Exercise instructions
Give back exactly the line containing "address windows overlap." together with all the lines after it, ending at the final line below.

****************************************

File: src/rtl/ls_sub_unit_arbiter_pkg.sv
// rtl/ls_sub_unit_arbiter_pkg.sv - shared types and sizing for the load/store sub-unit arbiter
package ls_sub_unit_arbiter_pkg;

    localparam int NUM_SUB_UNITS   = 3;
    localparam int MAX_OUTSTANDING = 4;
    localparam int ID_W            = 4;
    localparam int SUB_UNIT_SEL_W  = (NUM_SUB_UNITS > 1) ? $clog2(NUM_SUB_UNITS) : 1;

    typedef logic [ID_W-1:0]           id_t;
    typedef logic [SUB_UNIT_SEL_W-1:0] sub_unit_sel_t;

    typedef enum logic [1:0] {
        ARB_IDLE,
        ARB_ACTIVE,
        ARB_DRAIN
    } ls_arb_state_t;

    typedef struct packed {
        id_t           id;
        sub_unit_sel_t unit;
    } ls_outstanding_t;

    // Lowest-indexed hit wins when address windows overlap.
    function automatic sub_unit_sel_t lowest_hit(input logic [NUM_SUB_UNITS-1:0] hit);
        sub_unit_sel_t sel;
        sel = '0;
        for (int i = NUM_SUB_UNITS - 1; i >= 0; i--) begin
            if (hit[i]) begin
                sel = sub_unit_sel_t'(i);
            end
        end
        return sel;
    endfunction

endpackage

****************************************

Result
    // Lowest-indexed hit wins when address windows overlap.
    function automatic sub_unit_sel_t lowest_hit(input logic [NUM_SUB_UNITS-1:0] hit);
        sub_unit_sel_t sel;
        sel = '0;
        for (int i = NUM_SUB_UNITS - 1; i >= 0; i--) begin
            if (hit[i]) begin
                sel = sub_unit_sel_t'(i);
            end
        end
        return sel;
    endfunction

endpackage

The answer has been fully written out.